Saved entries
-- Opening Marker --

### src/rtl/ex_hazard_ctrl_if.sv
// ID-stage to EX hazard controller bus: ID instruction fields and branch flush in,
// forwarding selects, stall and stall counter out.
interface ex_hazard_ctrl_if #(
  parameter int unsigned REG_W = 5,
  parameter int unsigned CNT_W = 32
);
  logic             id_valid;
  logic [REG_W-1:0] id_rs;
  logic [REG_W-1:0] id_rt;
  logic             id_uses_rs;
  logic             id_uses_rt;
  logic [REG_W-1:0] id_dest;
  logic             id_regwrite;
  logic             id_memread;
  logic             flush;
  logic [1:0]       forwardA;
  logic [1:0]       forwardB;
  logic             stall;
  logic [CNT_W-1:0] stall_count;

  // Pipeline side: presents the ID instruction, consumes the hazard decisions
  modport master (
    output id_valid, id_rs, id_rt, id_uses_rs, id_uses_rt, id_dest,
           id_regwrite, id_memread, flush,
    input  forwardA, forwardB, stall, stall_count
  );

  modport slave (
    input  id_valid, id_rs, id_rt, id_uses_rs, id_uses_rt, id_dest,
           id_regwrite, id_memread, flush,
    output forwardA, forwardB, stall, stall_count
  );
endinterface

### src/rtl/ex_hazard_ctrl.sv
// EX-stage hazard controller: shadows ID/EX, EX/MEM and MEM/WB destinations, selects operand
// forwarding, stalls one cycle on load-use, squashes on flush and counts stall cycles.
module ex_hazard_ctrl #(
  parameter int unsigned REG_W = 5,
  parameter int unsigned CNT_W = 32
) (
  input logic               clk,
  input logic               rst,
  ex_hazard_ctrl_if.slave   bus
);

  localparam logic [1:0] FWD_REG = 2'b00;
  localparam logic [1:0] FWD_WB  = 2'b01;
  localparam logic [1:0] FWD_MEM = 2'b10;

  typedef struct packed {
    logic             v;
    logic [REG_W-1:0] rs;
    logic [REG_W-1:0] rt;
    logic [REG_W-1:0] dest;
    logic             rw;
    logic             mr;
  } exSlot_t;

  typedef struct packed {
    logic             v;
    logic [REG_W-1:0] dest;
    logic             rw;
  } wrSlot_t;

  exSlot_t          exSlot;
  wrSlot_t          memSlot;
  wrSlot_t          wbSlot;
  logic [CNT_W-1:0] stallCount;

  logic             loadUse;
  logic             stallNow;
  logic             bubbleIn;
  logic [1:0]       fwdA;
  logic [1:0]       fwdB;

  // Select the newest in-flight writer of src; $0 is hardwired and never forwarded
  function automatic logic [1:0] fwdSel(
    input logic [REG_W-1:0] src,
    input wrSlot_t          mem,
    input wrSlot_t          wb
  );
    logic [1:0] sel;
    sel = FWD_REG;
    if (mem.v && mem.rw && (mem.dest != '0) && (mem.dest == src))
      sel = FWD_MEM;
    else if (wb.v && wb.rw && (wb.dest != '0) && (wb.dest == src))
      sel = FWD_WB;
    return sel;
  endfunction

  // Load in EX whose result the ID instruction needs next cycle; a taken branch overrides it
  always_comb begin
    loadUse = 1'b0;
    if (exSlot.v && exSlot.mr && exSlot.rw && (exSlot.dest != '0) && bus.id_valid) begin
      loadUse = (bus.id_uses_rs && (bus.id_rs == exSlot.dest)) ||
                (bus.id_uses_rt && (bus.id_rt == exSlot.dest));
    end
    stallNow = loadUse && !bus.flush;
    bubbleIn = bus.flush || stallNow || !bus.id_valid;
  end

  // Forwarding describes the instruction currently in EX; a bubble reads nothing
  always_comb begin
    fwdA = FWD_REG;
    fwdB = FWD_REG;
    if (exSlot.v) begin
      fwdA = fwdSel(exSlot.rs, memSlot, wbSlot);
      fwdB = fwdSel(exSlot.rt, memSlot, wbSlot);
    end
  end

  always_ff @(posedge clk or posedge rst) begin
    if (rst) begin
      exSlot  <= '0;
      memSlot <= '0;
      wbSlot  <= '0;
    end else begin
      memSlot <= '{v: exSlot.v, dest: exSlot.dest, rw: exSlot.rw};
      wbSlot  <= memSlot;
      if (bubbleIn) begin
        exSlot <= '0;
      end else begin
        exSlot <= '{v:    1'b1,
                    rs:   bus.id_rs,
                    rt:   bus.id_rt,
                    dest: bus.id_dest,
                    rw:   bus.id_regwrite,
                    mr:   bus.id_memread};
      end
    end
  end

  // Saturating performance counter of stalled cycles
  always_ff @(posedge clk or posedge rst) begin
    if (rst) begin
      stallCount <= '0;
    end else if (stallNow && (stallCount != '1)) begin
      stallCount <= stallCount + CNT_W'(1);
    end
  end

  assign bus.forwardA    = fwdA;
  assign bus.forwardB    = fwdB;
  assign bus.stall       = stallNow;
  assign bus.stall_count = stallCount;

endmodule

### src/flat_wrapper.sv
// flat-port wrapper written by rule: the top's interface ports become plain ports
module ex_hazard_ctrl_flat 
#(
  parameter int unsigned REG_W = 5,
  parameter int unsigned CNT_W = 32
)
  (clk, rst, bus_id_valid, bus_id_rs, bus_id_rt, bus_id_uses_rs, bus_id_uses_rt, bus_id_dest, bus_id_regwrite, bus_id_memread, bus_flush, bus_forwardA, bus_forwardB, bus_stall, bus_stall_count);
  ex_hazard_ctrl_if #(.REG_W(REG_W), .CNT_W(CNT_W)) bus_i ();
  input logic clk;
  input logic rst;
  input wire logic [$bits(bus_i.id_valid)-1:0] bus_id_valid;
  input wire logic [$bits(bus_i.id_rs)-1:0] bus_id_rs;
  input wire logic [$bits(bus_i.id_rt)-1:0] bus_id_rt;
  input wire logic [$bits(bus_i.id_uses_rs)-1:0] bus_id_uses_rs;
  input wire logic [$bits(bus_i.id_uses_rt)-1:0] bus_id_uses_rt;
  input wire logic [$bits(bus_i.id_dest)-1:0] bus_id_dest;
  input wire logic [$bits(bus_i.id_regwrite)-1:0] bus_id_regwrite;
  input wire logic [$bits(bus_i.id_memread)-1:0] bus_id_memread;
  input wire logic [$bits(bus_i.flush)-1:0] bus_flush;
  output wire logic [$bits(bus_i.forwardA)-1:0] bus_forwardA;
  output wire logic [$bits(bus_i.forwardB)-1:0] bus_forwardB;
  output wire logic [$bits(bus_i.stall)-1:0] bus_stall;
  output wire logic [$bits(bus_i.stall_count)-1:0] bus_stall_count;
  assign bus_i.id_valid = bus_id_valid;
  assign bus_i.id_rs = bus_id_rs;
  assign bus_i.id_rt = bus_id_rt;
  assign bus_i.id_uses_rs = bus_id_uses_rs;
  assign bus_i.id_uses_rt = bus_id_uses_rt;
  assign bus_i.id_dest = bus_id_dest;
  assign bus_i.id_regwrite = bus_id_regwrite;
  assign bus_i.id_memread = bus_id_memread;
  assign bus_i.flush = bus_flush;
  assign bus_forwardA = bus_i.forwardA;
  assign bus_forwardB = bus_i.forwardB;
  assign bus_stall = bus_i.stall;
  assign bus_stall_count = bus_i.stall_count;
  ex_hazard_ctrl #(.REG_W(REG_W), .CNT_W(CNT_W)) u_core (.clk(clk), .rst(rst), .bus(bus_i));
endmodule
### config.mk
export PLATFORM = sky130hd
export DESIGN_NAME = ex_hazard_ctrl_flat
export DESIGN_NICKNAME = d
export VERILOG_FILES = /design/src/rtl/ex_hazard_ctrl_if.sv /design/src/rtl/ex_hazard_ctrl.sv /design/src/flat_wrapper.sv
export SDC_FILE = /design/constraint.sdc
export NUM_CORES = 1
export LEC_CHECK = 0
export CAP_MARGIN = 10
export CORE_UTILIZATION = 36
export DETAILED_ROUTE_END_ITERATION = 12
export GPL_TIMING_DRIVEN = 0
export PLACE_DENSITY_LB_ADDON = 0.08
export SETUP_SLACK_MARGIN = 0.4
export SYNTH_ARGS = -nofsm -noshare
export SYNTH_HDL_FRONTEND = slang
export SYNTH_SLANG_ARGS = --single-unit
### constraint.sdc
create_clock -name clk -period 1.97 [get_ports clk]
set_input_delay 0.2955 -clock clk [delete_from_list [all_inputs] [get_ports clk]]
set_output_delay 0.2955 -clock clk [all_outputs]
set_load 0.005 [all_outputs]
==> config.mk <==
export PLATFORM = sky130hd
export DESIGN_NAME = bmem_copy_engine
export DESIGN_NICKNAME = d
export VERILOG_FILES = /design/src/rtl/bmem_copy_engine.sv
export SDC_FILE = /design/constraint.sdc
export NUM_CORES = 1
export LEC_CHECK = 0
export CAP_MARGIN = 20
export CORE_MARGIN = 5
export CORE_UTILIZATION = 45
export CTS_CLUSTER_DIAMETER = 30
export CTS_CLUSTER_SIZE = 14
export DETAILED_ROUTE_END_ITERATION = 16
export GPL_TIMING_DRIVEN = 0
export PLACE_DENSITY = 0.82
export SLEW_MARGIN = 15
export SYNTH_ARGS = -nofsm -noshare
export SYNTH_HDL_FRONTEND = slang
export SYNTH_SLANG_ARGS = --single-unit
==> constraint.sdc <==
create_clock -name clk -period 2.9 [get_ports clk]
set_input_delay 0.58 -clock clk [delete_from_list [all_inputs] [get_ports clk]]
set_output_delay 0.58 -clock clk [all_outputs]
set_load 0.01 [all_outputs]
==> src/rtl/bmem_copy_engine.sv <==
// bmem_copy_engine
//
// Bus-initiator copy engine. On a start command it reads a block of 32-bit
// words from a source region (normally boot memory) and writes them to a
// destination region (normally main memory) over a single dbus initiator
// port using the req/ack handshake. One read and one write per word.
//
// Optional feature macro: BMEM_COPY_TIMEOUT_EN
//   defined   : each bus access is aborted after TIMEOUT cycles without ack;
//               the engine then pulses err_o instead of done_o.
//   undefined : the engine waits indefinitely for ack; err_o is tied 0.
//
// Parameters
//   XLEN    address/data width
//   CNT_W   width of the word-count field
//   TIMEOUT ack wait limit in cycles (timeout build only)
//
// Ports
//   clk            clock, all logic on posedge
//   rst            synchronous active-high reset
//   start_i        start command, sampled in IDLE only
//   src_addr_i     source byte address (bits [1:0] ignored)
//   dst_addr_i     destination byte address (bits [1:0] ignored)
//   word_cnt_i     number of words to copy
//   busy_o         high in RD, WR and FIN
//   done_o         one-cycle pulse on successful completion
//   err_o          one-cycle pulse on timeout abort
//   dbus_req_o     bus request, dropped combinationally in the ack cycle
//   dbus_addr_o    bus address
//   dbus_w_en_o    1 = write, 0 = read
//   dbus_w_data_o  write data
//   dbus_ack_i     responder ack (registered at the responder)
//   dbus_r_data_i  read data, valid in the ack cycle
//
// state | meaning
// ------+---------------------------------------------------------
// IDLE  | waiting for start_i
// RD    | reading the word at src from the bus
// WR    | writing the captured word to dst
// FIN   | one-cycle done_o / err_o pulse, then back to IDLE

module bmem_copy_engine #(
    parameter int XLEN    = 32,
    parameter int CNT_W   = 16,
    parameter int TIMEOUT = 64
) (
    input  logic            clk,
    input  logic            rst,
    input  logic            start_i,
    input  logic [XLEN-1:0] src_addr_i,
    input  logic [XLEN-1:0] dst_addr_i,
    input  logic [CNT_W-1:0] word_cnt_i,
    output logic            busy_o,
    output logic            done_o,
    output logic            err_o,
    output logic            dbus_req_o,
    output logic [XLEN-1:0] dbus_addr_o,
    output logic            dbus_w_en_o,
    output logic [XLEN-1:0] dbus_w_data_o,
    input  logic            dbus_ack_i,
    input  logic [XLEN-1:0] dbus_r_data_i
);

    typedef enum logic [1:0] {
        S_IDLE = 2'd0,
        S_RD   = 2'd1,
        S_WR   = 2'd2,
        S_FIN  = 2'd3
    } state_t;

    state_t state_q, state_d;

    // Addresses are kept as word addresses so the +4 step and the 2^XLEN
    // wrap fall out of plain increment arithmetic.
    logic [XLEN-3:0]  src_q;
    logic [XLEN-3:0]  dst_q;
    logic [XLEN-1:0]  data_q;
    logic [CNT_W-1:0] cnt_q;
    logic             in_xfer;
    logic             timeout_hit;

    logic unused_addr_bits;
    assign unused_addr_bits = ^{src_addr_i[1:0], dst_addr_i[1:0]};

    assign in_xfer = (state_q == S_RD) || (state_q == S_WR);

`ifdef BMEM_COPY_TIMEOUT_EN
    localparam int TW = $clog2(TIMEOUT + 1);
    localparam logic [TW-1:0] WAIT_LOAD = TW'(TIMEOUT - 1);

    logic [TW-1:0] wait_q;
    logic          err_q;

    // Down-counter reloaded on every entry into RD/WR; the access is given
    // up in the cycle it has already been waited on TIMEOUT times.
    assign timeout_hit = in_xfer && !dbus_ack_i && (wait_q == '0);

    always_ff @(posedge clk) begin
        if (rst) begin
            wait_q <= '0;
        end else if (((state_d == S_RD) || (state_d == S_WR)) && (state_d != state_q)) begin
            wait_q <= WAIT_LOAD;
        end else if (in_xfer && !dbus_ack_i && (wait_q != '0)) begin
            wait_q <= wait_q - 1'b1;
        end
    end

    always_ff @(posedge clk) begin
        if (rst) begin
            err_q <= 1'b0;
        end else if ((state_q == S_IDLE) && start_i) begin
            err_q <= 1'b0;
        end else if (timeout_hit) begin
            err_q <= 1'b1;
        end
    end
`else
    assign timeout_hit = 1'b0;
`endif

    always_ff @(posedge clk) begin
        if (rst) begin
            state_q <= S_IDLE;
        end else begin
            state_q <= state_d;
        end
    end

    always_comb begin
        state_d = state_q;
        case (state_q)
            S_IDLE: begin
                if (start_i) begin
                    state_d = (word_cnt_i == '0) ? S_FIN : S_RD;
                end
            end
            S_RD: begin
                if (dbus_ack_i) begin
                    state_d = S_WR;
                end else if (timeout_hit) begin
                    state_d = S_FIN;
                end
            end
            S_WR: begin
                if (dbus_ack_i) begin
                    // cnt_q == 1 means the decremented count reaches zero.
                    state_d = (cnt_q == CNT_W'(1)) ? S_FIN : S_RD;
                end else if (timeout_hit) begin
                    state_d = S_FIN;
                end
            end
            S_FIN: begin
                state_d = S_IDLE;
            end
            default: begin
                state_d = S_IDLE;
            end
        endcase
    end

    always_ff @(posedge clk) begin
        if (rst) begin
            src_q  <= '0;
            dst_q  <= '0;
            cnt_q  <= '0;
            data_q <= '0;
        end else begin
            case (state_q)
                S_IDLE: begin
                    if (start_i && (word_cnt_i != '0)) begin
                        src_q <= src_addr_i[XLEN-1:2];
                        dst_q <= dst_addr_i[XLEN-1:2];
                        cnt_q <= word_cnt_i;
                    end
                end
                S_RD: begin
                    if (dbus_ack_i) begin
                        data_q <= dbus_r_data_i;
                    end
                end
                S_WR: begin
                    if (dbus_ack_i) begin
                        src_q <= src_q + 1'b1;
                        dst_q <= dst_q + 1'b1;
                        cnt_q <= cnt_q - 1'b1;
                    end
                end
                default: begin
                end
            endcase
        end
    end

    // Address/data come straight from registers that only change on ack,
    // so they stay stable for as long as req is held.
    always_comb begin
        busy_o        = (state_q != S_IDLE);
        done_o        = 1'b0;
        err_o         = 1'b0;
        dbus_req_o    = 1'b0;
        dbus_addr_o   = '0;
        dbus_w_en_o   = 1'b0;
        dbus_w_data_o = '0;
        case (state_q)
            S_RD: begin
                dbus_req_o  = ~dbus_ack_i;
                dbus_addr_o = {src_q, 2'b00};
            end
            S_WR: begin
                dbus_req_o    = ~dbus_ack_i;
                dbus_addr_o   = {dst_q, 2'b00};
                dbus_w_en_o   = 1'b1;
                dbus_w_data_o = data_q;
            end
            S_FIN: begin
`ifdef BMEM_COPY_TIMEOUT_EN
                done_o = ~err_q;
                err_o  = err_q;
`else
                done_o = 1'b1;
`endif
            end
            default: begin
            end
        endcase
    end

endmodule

-- Closing Marker --

| Task description |
If a line in the records contains "bubbleIn", report it.

| Answer section |
  logic             bubbleIn;
    bubbleIn = bus.flush || stallNow || !bus.id_valid;
      if (bubbleIn) begin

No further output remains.